Investment fund Blue Whale Growth has made a lot of money for investors since its launch more than seven years ago – and manager Stephen Yiu is determined to keep the impressive track record going.

The £1.2 billion fund, backed by billionaire Peter Hargreaves, has delivered a total return of 162 per cent since launching in September 2017 – equivalent to an annual return of more than 14 per cent, net of fees.

Yet Yiu is not resting on his laurels. His aspiration is to deliver annual returns of 15 per cent, although not in a straight line.

Though running a tight portfolio, comprising just 26 global stocks and one which remains fully invested at all times, Yiu is not frightened to make big calls.

Unlike some global fund managers, Blue Whale Growth is light on the ‘magnificent seven’ US stocks – big drivers of the US stock market in recent years – and big on ‘idiosyncratic’ companies which he believes have businesses capable of withstanding any economic slowdown or sharp market corrections.    

Currently, the fund only holds shares in magnificent seven stocks Nvidia (8 per cent), Meta (3 per cent) and Microsoft (1.5 per cent).

‘We do not own Alphabet, Amazon, Apple or Tesla,’ says Yiu.

‘In effect, we are overweight in Nvidia and short on the other magnificent six.’

This time last year, the respective holdings in Nvidia, Meta and Microsoft were 9, 4 and 8 per cent.

Yiu’s view is that the ‘narrative could change’ next year for the magnificent seven – chipmaker Nvidia excepted – as revenues are eroded by vast expenditure on artificial intelligence (AI).

This, he says, could lead to corrections in their share prices and a ‘year of reckoning’ for funds that track the Standard & Poor’s 500 Index, of which the big technology stocks are a key component.

Unlike active funds such as Blue Whale Growth, such tracker or passive funds cannot reduce their exposure to the big tech giants ahead of any sell-off.

‘They must hold the S&P 500,’ he says. ‘Maybe, next year, we could see a rejuvenation of investor interest in active funds generally.’

Blue Whale Growth has exposure to the AI theme beyond the magnificent seven. It has key holdings in US companies Broadcom (its biggest holding) and Vertiv. ‘Broadcom,’ says Yiu, ‘could be the new Nvidia in terms of outperforming the rest of the market.’

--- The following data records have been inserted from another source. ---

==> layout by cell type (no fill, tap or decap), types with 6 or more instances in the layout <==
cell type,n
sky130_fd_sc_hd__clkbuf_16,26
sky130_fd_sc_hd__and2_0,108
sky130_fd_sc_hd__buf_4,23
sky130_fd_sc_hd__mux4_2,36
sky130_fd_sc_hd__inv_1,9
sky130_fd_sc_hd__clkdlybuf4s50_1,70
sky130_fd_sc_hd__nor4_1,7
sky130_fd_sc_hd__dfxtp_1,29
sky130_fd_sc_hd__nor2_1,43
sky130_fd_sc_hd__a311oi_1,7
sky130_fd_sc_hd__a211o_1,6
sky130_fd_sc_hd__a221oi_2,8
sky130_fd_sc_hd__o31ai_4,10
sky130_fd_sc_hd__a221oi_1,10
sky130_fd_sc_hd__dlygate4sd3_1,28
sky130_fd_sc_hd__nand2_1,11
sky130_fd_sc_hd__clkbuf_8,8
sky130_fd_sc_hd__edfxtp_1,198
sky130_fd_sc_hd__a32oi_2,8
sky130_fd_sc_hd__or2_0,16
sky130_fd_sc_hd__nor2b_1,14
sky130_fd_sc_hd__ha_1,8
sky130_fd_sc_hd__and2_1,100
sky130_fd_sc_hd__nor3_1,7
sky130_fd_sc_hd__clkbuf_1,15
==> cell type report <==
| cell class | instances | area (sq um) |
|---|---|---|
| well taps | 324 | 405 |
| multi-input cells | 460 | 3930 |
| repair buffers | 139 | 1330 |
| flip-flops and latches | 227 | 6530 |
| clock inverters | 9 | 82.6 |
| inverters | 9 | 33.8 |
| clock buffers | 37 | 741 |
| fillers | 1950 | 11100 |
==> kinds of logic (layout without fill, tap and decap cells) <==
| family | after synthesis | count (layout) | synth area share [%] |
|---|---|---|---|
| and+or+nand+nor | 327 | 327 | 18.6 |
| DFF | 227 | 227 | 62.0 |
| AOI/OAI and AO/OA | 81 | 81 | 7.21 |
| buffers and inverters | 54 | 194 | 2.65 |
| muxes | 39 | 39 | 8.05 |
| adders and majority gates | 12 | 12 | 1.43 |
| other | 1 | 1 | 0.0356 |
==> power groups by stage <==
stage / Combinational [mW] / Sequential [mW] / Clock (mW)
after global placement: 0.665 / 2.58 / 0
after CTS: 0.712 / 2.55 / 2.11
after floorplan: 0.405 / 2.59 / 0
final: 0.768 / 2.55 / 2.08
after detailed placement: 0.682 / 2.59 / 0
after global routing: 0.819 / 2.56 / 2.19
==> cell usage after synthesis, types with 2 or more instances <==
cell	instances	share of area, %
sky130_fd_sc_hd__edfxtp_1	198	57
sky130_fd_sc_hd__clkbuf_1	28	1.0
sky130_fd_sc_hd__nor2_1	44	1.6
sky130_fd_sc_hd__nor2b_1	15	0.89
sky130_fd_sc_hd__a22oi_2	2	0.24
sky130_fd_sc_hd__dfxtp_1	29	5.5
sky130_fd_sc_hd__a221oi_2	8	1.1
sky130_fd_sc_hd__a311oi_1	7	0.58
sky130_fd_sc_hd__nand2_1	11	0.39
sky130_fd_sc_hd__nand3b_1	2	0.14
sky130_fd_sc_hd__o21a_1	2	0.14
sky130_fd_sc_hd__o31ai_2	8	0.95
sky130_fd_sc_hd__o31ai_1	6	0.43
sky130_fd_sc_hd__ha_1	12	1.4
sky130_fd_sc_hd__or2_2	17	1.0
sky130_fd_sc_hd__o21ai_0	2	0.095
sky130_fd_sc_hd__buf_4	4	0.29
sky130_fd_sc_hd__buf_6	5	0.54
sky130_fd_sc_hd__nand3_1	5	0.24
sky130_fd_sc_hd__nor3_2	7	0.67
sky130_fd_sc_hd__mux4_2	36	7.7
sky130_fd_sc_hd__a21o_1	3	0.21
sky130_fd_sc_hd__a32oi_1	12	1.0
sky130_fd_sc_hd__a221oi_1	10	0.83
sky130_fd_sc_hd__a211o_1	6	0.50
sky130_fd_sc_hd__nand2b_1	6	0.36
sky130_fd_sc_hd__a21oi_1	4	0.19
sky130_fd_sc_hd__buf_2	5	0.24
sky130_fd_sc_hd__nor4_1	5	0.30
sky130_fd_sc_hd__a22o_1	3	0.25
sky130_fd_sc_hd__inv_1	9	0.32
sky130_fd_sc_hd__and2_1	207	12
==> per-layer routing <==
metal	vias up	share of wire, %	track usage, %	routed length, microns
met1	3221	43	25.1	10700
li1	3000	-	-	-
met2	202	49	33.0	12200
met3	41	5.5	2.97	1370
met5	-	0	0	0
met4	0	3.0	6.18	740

Yet Yiu also has big stakes in companies that he describes as ‘idiosyncratic’ – businesses that should grow irrespective of the prevailing economic conditions.

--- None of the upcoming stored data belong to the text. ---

==> src/rtl/shift_pkg.sv <==
// Shared types and limits for the pipelined barrel shifter.
// The mode encoding is fixed so that every 2-bit value selects a legal mode.
package shift_pkg;

  typedef enum logic [1:0] {
    SLL = 2'b00,
    SRL = 2'b01,
    SRA = 2'b10,
    ROR = 2'b11
  } shift_mode_t;

  localparam int MIN_WIDTH = 8;
  localparam int MAX_WIDTH = 64;

  function automatic bit width_ok(input int w);
    return (w >= MIN_WIDTH) && (w <= MAX_WIDTH) && ((w & (w - 1)) == 0);
  endfunction

endpackage

==> src/rtl/shift_stage.sv <==
// One mux level of the barrel shifter (shift by 2^K when amt[K] is set)
// followed by its pipeline register; all registers hold while en is low.
module shift_stage
  import shift_pkg::*;
#(
  parameter int WIDTH = 16,
  parameter int K     = 0,
  localparam int AW   = $clog2(WIDTH)
) (
  input  logic             clk,
  input  logic             rst_n,
  input  logic             en,
  input  logic             vld,
  input  logic [WIDTH-1:0] data,
  input  logic             carry,
  input  shift_mode_t      mode,
  input  logic [AW-1:0]    amt,
  output logic             vld_q,
  output logic [WIDTH-1:0] data_q,
  output logic             carry_q,
  output logic             zero_q,
  output shift_mode_t      mode_q,
  output logic [AW-1:0]    amt_q
);

  localparam int S = 1 << K;

  logic [WIDTH-1:0] data_nxt;
  logic             carry_nxt;

  // The carry is the last bit pushed out at this level; an idle level keeps it.
  always_comb begin
    data_nxt  = data;
    carry_nxt = carry;
    if (amt[K]) begin
      case (mode)
        SLL: begin
          data_nxt  = data << S;
          carry_nxt = data[WIDTH-S];
        end
        SRL: begin
          data_nxt  = data >> S;
          carry_nxt = data[S-1];
        end
        SRA: begin
          data_nxt  = $signed(data) >>> S;
          carry_nxt = data[S-1];
        end
        default: begin
          data_nxt  = {data[S-1:0], data[WIDTH-1:S]};
          carry_nxt = data[S-1];
        end
      endcase
    end
  end

  always_ff @(posedge clk) begin
    if (!rst_n) begin
      vld_q   <= 1'b0;
      data_q  <= '0;
      carry_q <= 1'b0;
      zero_q  <= 1'b0;
      mode_q  <= SLL;
      amt_q   <= '0;
    end else if (en) begin
      vld_q   <= vld;
      data_q  <= data_nxt;
      carry_q <= carry_nxt;
      zero_q  <= (data_nxt == '0);
      mode_q  <= mode;
      amt_q   <= amt;
    end
  end

endmodule

==> src/rtl/shift_pipe.sv <==
// Pipelined barrel shifter: AW registered mux levels, SLL/SRL/SRA/ROR, carry-out
// and zero flag, valid/ready on both sides with a single global stall.
module shift_pipe
  import shift_pkg::*;
#(
  parameter int WIDTH = 16,
  localparam int AW   = $clog2(WIDTH)
) (
  input  logic             clk,
  input  logic             rst_n,
  input  logic             in_vld,
  output logic             in_rdy,
  input  logic [WIDTH-1:0] src,
  input  logic [AW-1:0]    amt,
  input  logic [1:0]       mode,
  output logic             out_vld,
  input  logic             out_rdy,
  output logic [WIDTH-1:0] res,
  output logic             cout,
  output logic             zero
);

  if (!width_ok(WIDTH)) begin : g_bad_width
    $error("shift_pipe: WIDTH must be a power of two between 8 and 64");
  end

  // Element 0 is the operand port side; element k+1 is the register after level k.
  logic             vld_s   [AW+1];
  logic [WIDTH-1:0] data_s  [AW+1];
  logic             carry_s [AW+1];
  logic             zero_s  [AW+1];
  shift_mode_t      mode_s  [AW+1];
  logic [AW-1:0]    amt_s   [AW+1];

  logic en;

  // Stall depends only on the registered output valid and downstream ready.
  assign en     = !out_vld || out_rdy;
  assign in_rdy = en;

  assign vld_s[0]   = in_vld;
  assign data_s[0]  = src;
  assign carry_s[0] = 1'b0;
  assign zero_s[0]  = 1'b0;
  assign mode_s[0]  = shift_mode_t'(mode);
  assign amt_s[0]   = amt;

  for (genvar k = 0; k < AW; k++) begin : g_stage
    shift_stage #(
      .WIDTH (WIDTH),
      .K     (k)
    ) u_stage (
      .clk     (clk),
      .rst_n   (rst_n),
      .en      (en),
      .vld     (vld_s[k]),
      .data    (data_s[k]),
      .carry   (carry_s[k]),
      .mode    (mode_s[k]),
      .amt     (amt_s[k]),
      .vld_q   (vld_s[k+1]),
      .data_q  (data_s[k+1]),
      .carry_q (carry_s[k+1]),
      .zero_q  (zero_s[k+1]),
      .mode_q  (mode_s[k+1]),
      .amt_q   (amt_s[k+1])
    );
  end

  assign out_vld = vld_s[AW];
  assign res     = data_s[AW];
  assign cout    = carry_s[AW];
  assign zero    = zero_s[AW];

endmodule
==> config.mk <==
export PLATFORM = sky130hd
export DESIGN_NAME = shift_pipe
export DESIGN_NICKNAME = d
export VERILOG_FILES = /design/src/rtl/shift_pkg.sv /design/src/rtl/shift_stage.sv /design/src/rtl/shift_pipe.sv
export SDC_FILE = /design/constraint.sdc
export NUM_CORES = 1
export LEC_CHECK = 0
export ABC_AREA = 1
export CORE_ASPECT_RATIO = 1.1
export CORE_MARGIN = 1
export CORE_UTILIZATION = 65
export CTS_BUF_LIST = sky130_fd_sc_hd__clkbuf_8
export CTS_CLUSTER_DIAMETER = 100
export DETAILED_ROUTE_END_ITERATION = 7
export PLACE_DENSITY = 0.88
export SLEW_MARGIN = 10
export SYNTH_ARGS = -nofsm -noshare
export SYNTH_HDL_FRONTEND = slang
export SYNTH_HIERARCHICAL = 1
export SYNTH_SLANG_ARGS = --single-unit
export TNS_END_PERCENT = 20
==> constraint.sdc <==
create_clock -name clk -period 2.1 [get_ports clk]
set_input_delay 0.21 -clock clk [delete_from_list [all_inputs] [get_ports clk]]
set_output_delay 0.21 -clock clk [all_outputs]
set_load 0.01 [all_outputs]
==> results of run 1 <==
## cell type report
cell class                      instances  share of cell area
Clock buffer                            9              0.0228
Clock inverter                          7             0.00923
Inverter                               96              0.0667
Multi-Input combinational cell        538               0.465
Sequential cell                        85               0.314
Tap cell                               85              0.0196
Timing Repair Buffer                   56               0.103
## report_power, final
part	switching, µW	internal, µW	total [µW]
clock network	617	436	1050
registers	119	1720	1840
logic	383	291	673
total	1120	2450	3560
## state kept, by name (all words and copies together) (netlist names)
name / flops
g_stage.u_stage/carry_q: 4
g_stage.u_stage/zero_q: 1
g_stage.u_stage/amt_q: 6
g_stage.u_stage/mode_q: 6
g_stage.u_stage/vld_q: 4
g_stage.u_stage/data_q: 64
## metal layers
metal  global-route usage  vias up  wire (µm)
li1                     -     2439          -
met1                0.376     2161       4740
met2                0.552      178       5850
met3               0.0499       47        616
met4                0.194        0        614
met5                    0        -          0
## final timing paths
kind,cells after the start,from,to
setup reg to reg,8,g_stage[2].u_stage/amt_q[3],g_stage[3].u_stage/zero_q
hold / removal,3,amt[1],g_stage[0].u_stage/amt_q[1]
hold reg to reg,2,g_stage[0].u_stage/vld_q,g_stage[1].u_stage/vld_q
setup / recovery,8,g_stage[2].u_stage/amt_q[3],g_stage[3].u_stage/zero_q
## critical path, cell delays in order (launching register included)
cell	delay, ns
dfxtp_1	0.67
inv_2	0.21
a21oi_1	0.21
nand2_1	0.09
nor2_1	0.13
nand2_1	0.06
nor2_1	0.08
nand3_1	0.09
a21oi_2	0.12
## through the flow
stage	worst slack, ns	util	cells	instance area [µm²]
2_1_floorplan	0.686	-	762	4860
6_report	0.382	0.761	876	5420
4_1_cts	0.440	0.761	876	5420
3_5_place_dp	0.344	0.736	860	5250
5_1_grt	0.163	0.761	876	5420
3_3_place_gp	0.431	0.736	860	5250
==> run metrics, run 1 <==
Port Buffers 45; maximum capacitance violations 0; register area 1700 µm²; GRT Overall Usage 0.321; Post-Synthesis Cells 762; # hold bufs at CTS 0; maximum vdd drop 0.000474 V; Die Ht 92.7 µm; Slew @ Worst Pin 0.754 ns; Max Clock Skew 0.0143 ns; largest net degree at the start of global routing 66; die area 7830 µm²; synthesized area 4860 µm²; Final Hold Fails 0; global route total overflow 0; status finished with violations; worst min path class in2reg; vias in the first global route 4,430; Overall Power 3560 µW; first-pass GRT wire length 20,300 µm; chip width 84.5 µm; Fin Setup TNS 0 ns; most common cell after layout, fill and taps aside nand2_1; Pleak 0.00271 µW; Final period util 0.818; crit path max fanout 18; I/O pin count 46; Layout area overhead 11.5%; Min Clock Period, post-route 1.72 ns; WP data arrival 2.02 ns; Slew HR 0.497; Mean Syn Cell Area 6.38 µm²; fillers 571; H-Tree Depth 3; fin nets 812; CTS Sinks 85; CP endpoint kind flip-flop; Worst Path Required 2.40 ns; Syn. warnings 6; Worst setup SP type flip-flop; final-report setup violation count 0; std cell rows 32; CTS tree yes; total CTS buffers 9; overall routed net length 11,800 µm; Post CTS Setup Buffer Count 0; RSZ-0062 raised after global routing no; GP Congestion 0.909; vias per cell 5.51; dpl hpwl 8680 µm; CTS resizes 0; DRT Pass-1 Iters 8; via count of the routed design 4,825; initial core utilization 0.683; Worst-path clk slew 0.09 ns; CTS Root Cell clkbuf_8; PD cells 657 nW/µm²; final max-slew violation count 0; DRT antenna net count 0; synthesized net count 788; worst reg2reg setup slack 0.38 ns; Clock Path Buffers 2; multi-input logic area 2520 µm²; failing checks design-rule violations; critical path class reg2reg; layout cells sized above 1 0.109; initial antenna violation count 0; DRC Markers 2; Wirelength per Cell 13.5 µm; number of diodes 0; Hold Slack 0.427 ns; commonest non-fill, non-tap cells in the layout nand2_1, nor2_1, inv_1; initial DRC count 466; Core ar. 7130 µm²; Fmax 0.582 GHz; clock latency at the later pin of the worst-skew pair 0.36 ns
(Power assumes the default switching activity.)
==> inputs of run 2 (changes only) <==
--- a/config.mk
+++ b/config.mk
@@ -8,11 +8,11 @@
 export ABC_AREA = 1
 export CORE_ASPECT_RATIO = 1.1
 export CORE_MARGIN = 1
-export CORE_UTILIZATION = 65
+export CORE_UTILIZATION = 55
 export CTS_BUF_LIST = sky130_fd_sc_hd__clkbuf_8
 export CTS_CLUSTER_DIAMETER = 100
 export DETAILED_ROUTE_END_ITERATION = 7
-export PLACE_DENSITY = 0.88
+export PLACE_DENSITY = 0.79
 export SLEW_MARGIN = 10
 export SYNTH_ARGS = -nofsm -noshare
 export SYNTH_HDL_FRONTEND = slang
==> constraint.sdc (replaced) <==
create_clock -name clk -period 1.5 [get_ports clk]
set_input_delay 0.15 -clock clk [delete_from_list [all_inputs] [get_ports clk]]
set_output_delay 0.15 -clock clk [all_outputs]
set_load 0.01 [all_outputs]
==> run 2 against run 1 <==
Effect of this change:
- the flow now finishes without violations
- combinational power up 46%
- via count fell by 0.81%
- count of clock-buffer cells in the layout unchanged
- register-to-register slack lost 0.28 ns
- utilization is 9.4 points lower
- total power is 47% higher
- clock power rose by 62%
- critical endpoint is now out_vld
- largest power group unchanged
- highest routed layer unchanged
==> run metrics, run 2 (synthesis gave the netlist of run 1 again) <==
most common cell after layout, fill and taps aside nand2_1; Min Clock Period, post-route 1.44 ns; clock latency at the later pin of the worst-skew pair 0.37 ns (about the same); WP data arrival 1.29 ns (-0.73 ns); crit path max fanout 3 (-15); Final Hold Fails 0 (unchanged); DRT antenna net count 0 (unchanged); chip width 91.7 µm (+8.5%); PD cells 925 nW/µm² (+41%); CTS Sinks 85 (unchanged); Clock Path Buffers 2 (unchanged); dpl hpwl 8690 µm (+0.19%); vias per cell 5.22 (-5.1%); GRT Overall Usage 0.270 (-0.0511); DRT Pass-1 Iters 5 (-3); initial antenna violation count 0 (unchanged); Final period util 0.957; I/O pin count 46 (unchanged); reg2reg start g_stage[2].u_stage/amt_q[3]; first-pass GRT wire length 20,100 µm (-0.51%); Port Buffers 45 (unchanged); number of diodes 0 (unchanged); maximum vdd drop 0.000485 V (+2.3%); Setup crit start g_stage[3].u_stage/vld_q; status finished clean; Largest regs g_stage.u_stage/data_q (64), g_stage.u_stage/amt_q (6), g_stage.u_stage/mode_q (6); capture point of the critical path out_vld; CP Buf/Inv Count 1 (unchanged); delay-heaviest family, CP buffers and inverters; H-Tree Depth 3 (unchanged); Worst-path clk slew 0.10 ns (about the same); Layout area overhead 16.5%; via count of the routed design 4,786 (-0.81%); Pleak 0.00282 µW (+3.8%); GP Congestion 0.878 (-3.4%); final max-slew violation count 0 (unchanged); Core ar. 8500 µm² (+19%); Worst setup SP type flip-flop; Die Ht 101 µm (+8.5%); CP peak stage delay 0.54 ns (-0.13 ns); final-report setup violation count 0 (unchanged); worst path cell trace clkdlybuf4s50_1; Max Clock Skew 0.0117 ns (-0.00260 ns); die area 9230 µm² (+18%); CP Depth 1 (-7); fin nets 826 (+1.7%); largest net degree at the start of global routing 39 (-41%); global route total overflow 0 (unchanged); max FFs per register 64 (unchanged); post-route cell area 5670 µm² (+4.5%); DRC Markers 0 (-2); layout cells sized above 1 0.128 (+0.0192); Top reg by flops g_stage.u_stage/data_q; maximum capacitance violations 0 (unchanged); Worst Path Required 1.35 ns (-1.05 ns); worst min path class in2reg; CTS Root Cell clkbuf_8; # hold bufs at CTS 0 (unchanged); initial DRC count 253 (-46%); Fmax 0.696 GHz; Wirelength per Cell 12.8 µm (-5.4%); Crit Reg-Reg Endpoint g_stage[3].u_stage/zero_q; CP max-delay cell clkdlybuf4s50_1; CP endpoint kind primary output; initial core utilization 0.573 (-0.110); commonest non-fill, non-tap cells in the layout nand2_1, nor2_1, inv_1; vias in the first global route 4,523 (+2.1%); Hold Slack 0.362 ns (-0.0649 ns); critical path class reg2out; Cell Area, Placed 5460 µm² (+4.1%); CTS tree yes; worst r2r path cells 9 (+1); overall routed net length 11,700 µm (-1.0%); std cell rows 35 (+9.4%); total CTS buffers 9 (unchanged); RSZ-0062 raised after global routing no; worst reg2reg setup slack 0.10 ns (-0.28 ns); final design utilization 0.667 (-0.0939)
[run 2: worst min path at each step]
| stage | cells after the start | from | to | slack [ns] |
|---|---|---|---|---|
| after floorplan | 2 | amt[1] | g_stage[0].u_stage/amt_q[1] | 0.28 |
| after global placement | 2 | g_stage[2].u_stage/vld_q | g_stage[3].u_stage/vld_q | 0.46 |
| after detailed placement | 2 | g_stage[2].u_stage/vld_q | g_stage[3].u_stage/vld_q | 0.47 |
| after CTS | 3 | amt[1] | g_stage[0].u_stage/amt_q[1] | 0.35 |
| after global routing | 3 | amt[3] | g_stage[0].u_stage/amt_q[3] | 0.37 |
| final | 3 | amt[1] | g_stage[0].u_stage/amt_q[1] | 0.36 |
[run 2: area by class of cell]
type	instances	area, µm²
clock inverters	7	80.1
well taps	111	139
inverters	96	362
multi-input cells	538	2520
fillers	753	2830
repair buffers	70	737
clock buffers	9	124
flip-flops and latches	85	1700
[run 2: repair_timing]
item,CTS,global route
gates resized for setup,2,1
setup endpoints to repair,2,1
buffers inserted,0,0
[run 2: worst reg2reg max path, cell delays in order (launching register included)]
cell and delay (ns):
dfxtp_1 0.36, buf_12 0.15, inv_2 0.10, nand2_1 0.08
o21ai_1 0.12, nor2_1 0.13, nand2_1 0.06, nor2_1 0.11
nand3_1 0.11, a21oi_2 0.13
[run 2: report_power, final]
group	switching, µW	internal [µW]	leakage (µW)
Sequential	147	2410	0.000700
Clock	906	793	0.0000973
Combinational	544	440	0.00202
Total	1600	3640	0.00282
[run 2: per-stage QoR]
step / setup TNS [ns] / total power [µW] / setup slack [ns] / std cells
after floorplan: 0 / 3250 / 0.0856 / 762
after global placement: 0 / 3550 / 0.00351 / 900
after detailed placement: -0.391 / 3580 / -0.0758 / 900
after CTS: 0 / 5260 / 0.0495 / 916
after global routing: 0 / 5480 / 0.00542 / 916
final: 0 / 5240 / 0.0639 / 916
[run 2: layer usage]
| layer | vias to the layer above | global-route usage | routed length, µm |
|---|---|---|---|
| li1 | 2464 | - | - |
| met1 | 2174 | 0.278 | 4730 |
| met2 | 117 | 0.531 | 6180 |
| met3 | 31 | 0.0422 | 400 |
| met4 | 0 | 0.125 | 385 |
| met5 | - | 0 | 0 |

Among them is US-listed sports betting and gaming company Flutter which Yiu says is on a ‘great journey’ as more American states legalise sports gambling. ‘American consumers like their sport and their gambling,’ he adds.

Other idiosyncratic holdings include German company Sartorius and US-listed Danaher, both making waves in bioprocessing.

There is also US tobacco stock Philip Morris which has diversified into nicotine pouches and smoke-free alternatives to conventional cigarettes.

Blue Whale Growth’s success means, provided the fund finishes the year above £1billion, it will rebate one per cent of its annual management charge to investors.

Most investors in this fund pay an annual management charge of 0.75 per cent, so the rebate will drop this fee to 0.7425 per cent.

It will be cut by another one per cent if – ‘when’ (Yiu’s word) – the fund gets to £2 billion.

While three-quarters of the fund’s assets are exposed to US-listed shares, only 40 per cent of the revenues generated by all the holdings are from the US.